The COVID-19 outbreak has been the ultimate opportunity for Democrats to indulge their favorite pastime - power trips - as never before. And few politicians have come closer to admitting it than Chicago Mayor Lori Lightfoot just did.
NBC-5 reports that the mayor had this to say about residents chafing at the prospect of enduring more restrictions on their liberties in the name of stamping out the coronavirus:
“Some of you have joked that I’m like the mom who will turn the car around when you’re acting up. No friends, it’s actually worse,” Lightfoot said. “I won’t just turn the car around. I’m gonna shut it off, kick you out and I’m gonna make you walk home. That’s who I am. That’s who I must be for you and everyone else in this city to make sure that we continue to be safe.”
“I don’t want to be that person if I don’t have to - but I will if you make me,” she continued […]
“We’ve got to continue to do the right things. If you are a business, we’re not afraid to shut you down and we’ve proven that. So please step up and do the right thing. Follow the guidance that you know is in place to keep your workers, to keep your customers and to keep you safe,” Lightfoot said, noting that she did not want Chicago to see a spike in cases like some states in the South and West regions of the U.S. have in recent weeks.
“I certainly don’t want to be like other places of the country where we’re shutting down commerce and businesses again,” Lightfoot said.
“We fully recognize the hardship that this has placed on everyone. But if we must, we must. And it depends upon each and every person to do the right thing. Because the problem isn’t just that you’re hurting yourself, the problem isn’t just that you’re hurting people in your network. You’re hurting the whole city,” Lightfoot said.
Gee, “Mom,” then it sure is weird how many of your “kids” keep getting blown away on your watch, with the best idea you can muster to stop it being to take guns away from people other than the shooters:
The Chicago Killing Fields yield their gruesome daily harvest. https://t.co/6yldjSMb14
— Breitbart News (@BreitbartNews) June 16, 2020
On Monday morning, NBC Chicago reported the total number of shooting victims was over 60 for the weekend, with 16 people dead.
The Chicag0 Sun-Times reported one of the weekend’s fatalities was a 10-year-old girl who was “inside a Logan Square home on the Northwest Side” when she was shot in the head by a stray bullet. She was shot at 9:40 p.m. Saturday and pronounced dead just hours later.
A one-year-old boy riding in the car with his mom was also shot and killed Saturday. He and his mother were driving back from the laundromat when a car pulled up next to them and opened fire.

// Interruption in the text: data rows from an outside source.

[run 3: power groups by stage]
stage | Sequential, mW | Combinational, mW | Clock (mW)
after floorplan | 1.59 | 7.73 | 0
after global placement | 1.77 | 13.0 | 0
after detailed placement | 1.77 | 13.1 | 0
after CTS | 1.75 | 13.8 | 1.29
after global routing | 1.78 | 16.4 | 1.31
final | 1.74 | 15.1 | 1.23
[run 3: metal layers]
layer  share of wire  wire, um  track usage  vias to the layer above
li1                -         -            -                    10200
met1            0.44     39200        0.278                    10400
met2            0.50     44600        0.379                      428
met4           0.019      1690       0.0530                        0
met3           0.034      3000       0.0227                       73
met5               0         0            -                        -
## src/hw/rtl/odo_pkg.sv

```systemverilog
`timescale 1ns / 1ps
`default_nettype none
package odo_pkg;

  localparam int CORDIC_STEPS_DEF = 16;
  localparam int COUNT_BITS_DEF   = 48;

  localparam int CFG_IDX_W  = 3;
  localparam int CFG_DATA_W = 32;

  localparam logic [CFG_IDX_W-1:0] CFG_ENCODER_SPAN       = 3'd0;
  localparam logic [CFG_IDX_W-1:0] CFG_LOW_WRAP           = 3'd1;
  localparam logic [CFG_IDX_W-1:0] CFG_HIGH_WRAP          = 3'd2;
  localparam logic [CFG_IDX_W-1:0] CFG_METERS_PER_TICK    = 3'd3;
  localparam logic [CFG_IDX_W-1:0] CFG_INVERSE_BASE_WIDTH = 3'd4;

  localparam logic [1:0] OP_LEFT   = 2'd0;
  localparam logic [1:0] OP_RIGHT  = 2'd1;
  localparam logic [1:0] OP_UPDATE = 2'd2;

  localparam logic [18:0] SPAN_RESET = 19'd131072;
  localparam logic signed [18:0] LOW_WRAP_RESET  = -19'sd26214;
  localparam logic signed [18:0] HIGH_WRAP_RESET = 19'sd26214;
  localparam logic [31:0] MPT_RESET = 32'd85899346;
  localparam logic [23:0] IBW_RESET = 24'd218453;

  // CORDIC datapath and arithmetic widths
  localparam int XY_W    = 34;
  localparam int MUL_W   = 34;
  localparam int PROD_W  = 2 * MUL_W;
  localparam int TH_W    = 42;
  localparam int VNUM_W  = 61;
  localparam int DEN_W   = 24;
  localparam int ANGLE_W = 32;

  localparam logic signed [XY_W-1:0] CORDIC_GAIN = 34'sd652032874;
  localparam logic [29:0] RAD_TO_ANGLE = 30'd683565276;
  localparam logic [19:0] USEC_PER_SEC = 20'd1000000;

  typedef enum logic [5:0] {
    S_IDLE, S_L0, S_R0, S_L1, S_R1, S_TH0, S_TH1, S_TH2,
    S_AN0, S_AN1, S_AN2, S_AN3, S_C1, S_C1W,
    S_XL0, S_XL1, S_XL2, S_XL3, S_C0W,
    S_P0, S_P1, S_P2, S_P3, S_P4, S_P5,
    S_V0, S_V1, S_V2, S_V3, S_V4,
    S_D0, S_D0W, S_D1, S_D1W, S_OUT
  } state_t;

  typedef struct packed {
    logic               start;
    logic [ANGLE_W-1:0] angle;
  } cordic_req_t;

  typedef struct packed {
    logic            done;
    logic [XY_W-1:0] cos_v;
    logic [XY_W-1:0] sin_v;
  } cordic_rsp_t;

  typedef struct packed {
    logic              start;
    logic [VNUM_W-1:0] num;
    logic [DEN_W-1:0]  den;
  } div_req_t;

  typedef struct packed {
    logic              done;
    logic [VNUM_W-1:0] quot;
  } div_rsp_t;

  function automatic logic [31:0] atan_entry(input logic [4:0] idx);
    logic [31:0] v;
    case (idx)
      5'd0:  v = 32'd536870912;
      5'd1:  v = 32'd316933406;
      5'd2:  v = 32'd167458907;
      5'd3:  v = 32'd85004756;
      5'd4:  v = 32'd42667331;
      5'd5:  v = 32'd21354465;
      5'd6:  v = 32'd10679838;
      5'd7:  v = 32'd5340245;
      5'd8:  v = 32'd2670163;
      5'd9:  v = 32'd1335087;
      5'd10: v = 32'd667544;
      5'd11: v = 32'd333772;
      5'd12: v = 32'd166886;
      5'd13: v = 32'd83443;
      5'd14: v = 32'd41722;
      5'd15: v = 32'd20861;
      5'd16: v = 32'd10430;
      5'd17: v = 32'd5215;
      5'd18: v = 32'd2608;
      5'd19: v = 32'd1304;
      5'd20: v = 32'd652;
      5'd21: v = 32'd326;
      5'd22: v = 32'd163;
      5'd23: v = 32'd81;
      5'd24: v = 32'd41;
      5'd25: v = 32'd20;
      5'd26: v = 32'd10;
      5'd27: v = 32'd5;
      5'd28: v = 32'd3;
      5'd29: v = 32'd1;
      5'd30: v = 32'd1;
      default: v = 32'd0;
    endcase
    return v;
  endfunction

endpackage
`default_nettype wire

```

## src/hw/rtl/odo_div.sv

```systemverilog
`timescale 1ns / 1ps
`default_nettype none
module odo_div (
  input  wire               clk,
  input  wire               rst,
  input  odo_pkg::div_req_t req,
  output odo_pkg::div_rsp_t rsp
);

  localparam int NW    = odo_pkg::VNUM_W;
  localparam int DW    = odo_pkg::DEN_W;
  localparam int CNT_W = $clog2(NW + 1);

  logic             busy;
  logic             done;
  logic [CNT_W-1:0] cnt;
  logic [NW-1:0]    num_sh;
  logic [DW:0]      rem;
  logic [DW-1:0]    den;

  logic [DW:0]      rem_sh;
  logic             ge;

  always_comb begin
    rem_sh = {rem[DW-1:0], num_sh[NW-1]};
    ge     = rem_sh >= {1'b0, den};
  end

  always_ff @(posedge clk) begin
    if (rst) begin
      busy <= 1'b0;
      done <= 1'b0;
      cnt  <= '0;
    end else begin
      done <= 1'b0;
      if (req.start) begin
        busy <= 1'b1;
        cnt  <= '0;
      end else if (busy) begin
        cnt <= cnt + 1'b1;
        if (cnt == CNT_W'(NW - 1)) begin
          busy <= 1'b0;
          done <= 1'b1;
        end
      end
    end
  end

  // restoring division, one quotient bit per cycle
  always_ff @(posedge clk) begin
    if (req.start) begin
      num_sh <= req.num;
      rem    <= '0;
      den    <= req.den;
    end else if (busy) begin
      rem    <= ge ? (rem_sh - {1'b0, den}) : rem_sh;
      num_sh <= {num_sh[NW-2:0], ge};
    end
  end

  always_comb begin
    rsp.done = done;
    rsp.quot = num_sh;
  end

endmodule
`default_nettype wire
```
## src/hw/rtl/lbc_pkg.sv

```systemverilog
`timescale 1ns / 1ps
package lbc_pkg;

  typedef logic signed [15:0] q14_t;

  // Configuration register indexes.
  typedef logic [2:0] cfg_idx_t;
  localparam cfg_idx_t CFG_RELAX      = 3'd0;
  localparam cfg_idx_t CFG_EDGE_RELAX = 3'd1;
  localparam cfg_idx_t CFG_EDGE_RHO   = 3'd2;
  localparam cfg_idx_t CFG_EDGE_UX    = 3'd3;
  localparam cfg_idx_t CFG_EDGE_UY    = 3'd4;

  localparam int NDIR = 9;

  // Lattice directions: rest, E, N, W, S, NE, NW, SW, SE.
  localparam int DIR_EX  [NDIR] = '{0, 1, 0, -1, 0, 1, -1, -1, 1};
  localparam int DIR_EY  [NDIR] = '{0, 0, 1, 0, -1, 1, 1, -1, -1};
  localparam int DIR_INV [NDIR] = '{0, 3, 4, 1, 2, 7, 8, 5, 6};
  localparam int DIR_W36 [NDIR] = '{16, 4, 4, 4, 4, 1, 1, 1, 1};

  // Quotient bits of the velocity divider and its latency.
  localparam int DIV_QBITS = 17;
  localparam int DIV_LAT   = DIV_QBITS + 1;

  // Pipeline depth of one direction lane.
  localparam int LANE_LAT = 10;

  // Data that travels beside the divider.
  typedef struct packed {
    logic [8:0]       mask;
    logic             at_edge;
    logic             neg_x;
    logic             neg_y;
    logic             zero_rho;
    logic [15:0]      rho;
    logic [8:0][15:0] dirs;
  } side_t;

  // One finished result.
  typedef struct packed {
    logic [8:0][15:0] dirs;
    logic [15:0]      rho;
    logic [15:0]      ux;
    logic [15:0]      uy;
  } res_t;

endpackage

```

## src/hw/rtl/lbc_merge.sv

```systemverilog
`timescale 1ns / 1ps
// Bounce-back remap of the lane results, output register and skid register.
module lbc_merge (
  input  logic             clk,
  input  logic             rst_n,
  input  logic             tail_valid,
  input  logic [8:0][15:0] post_i,
  input  logic [8:0]       mask_i,
  input  logic [15:0]      rho_i,
  input  logic [15:0]      ux_i,
  input  logic [15:0]      uy_i,
  input  logic             out_ready,
  output logic             en,
  output logic             out_valid,
  output lbc_pkg::res_t    res_o
);
  import lbc_pkg::*;

  res_t res_c, res_r, skid_r;
  logic out_valid_r, skid_full_r;

  always_comb begin
    for (int k = 0; k < NDIR; k++) begin
      res_c.dirs[k] = mask_i[DIR_INV[k]] ? post_i[DIR_INV[k]] : post_i[k];
    end
    res_c.rho = rho_i;
    res_c.ux  = ux_i;
    res_c.uy  = uy_i;
  end

  always_ff @(posedge clk) begin
    if (!rst_n) begin
      out_valid_r <= 1'b0;
      skid_full_r <= 1'b0;
    end else if (!skid_full_r) begin
      if (!out_valid_r || out_ready) begin
        out_valid_r <= tail_valid;
      end else if (tail_valid) begin
        skid_full_r <= 1'b1;
      end
    end else if (out_ready) begin
      skid_full_r <= 1'b0;
    end
  end

  always_ff @(posedge clk) begin
    if (!skid_full_r) begin
      if (!out_valid_r || out_ready) begin
        res_r <= res_c;
      end else begin
        skid_r <= res_c;
      end
    end else if (out_ready) begin
      res_r <= skid_r;
    end
  end

  assign en        = !skid_full_r;
  assign out_valid = out_valid_r;
  assign res_o     = res_r;
endmodule

```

The mother was shot as well, but her wounds were not life-threatening.
At least 100 people were shot in Mayor Lightfoot’s Chicago last weekend, which was Father’s Day Weekend, and 14 of them succumbed to their wounds.
This is one the fundamental differences between Republicans and Democrats.
For all their many, many faults, the GOP generally at least presents itself as recognizing that public servants are just that: servants.
Employees of the people who voted them and whose taxes pay their salaries. Even those Republicans who ignore conservatives in favor of their donors has the minimum level of self-awareness necessary to not flaunt it.
Democrats, by contrast, are much more likely to openly embrace their self-imagined dominance over the people.
Whether casting themselves as parents disciplining unruly children, as Lightfoot does, or any number of other roles - teachers, masters, even saviors - the common thread is the presumption that their knowledge, understanding, ideas, and even motives should simply be accepted as superior to most other members of the community from which they came.
But the truth is, from intellect to character to interests, there’s nothing that automatically makes our elected leaders one iota better than “he first 2,000 people in the telephone directory,” as William F. Buckley put it. And Chicago is perhaps the ultimate cautionary tale as to the consequences of believing otherwise.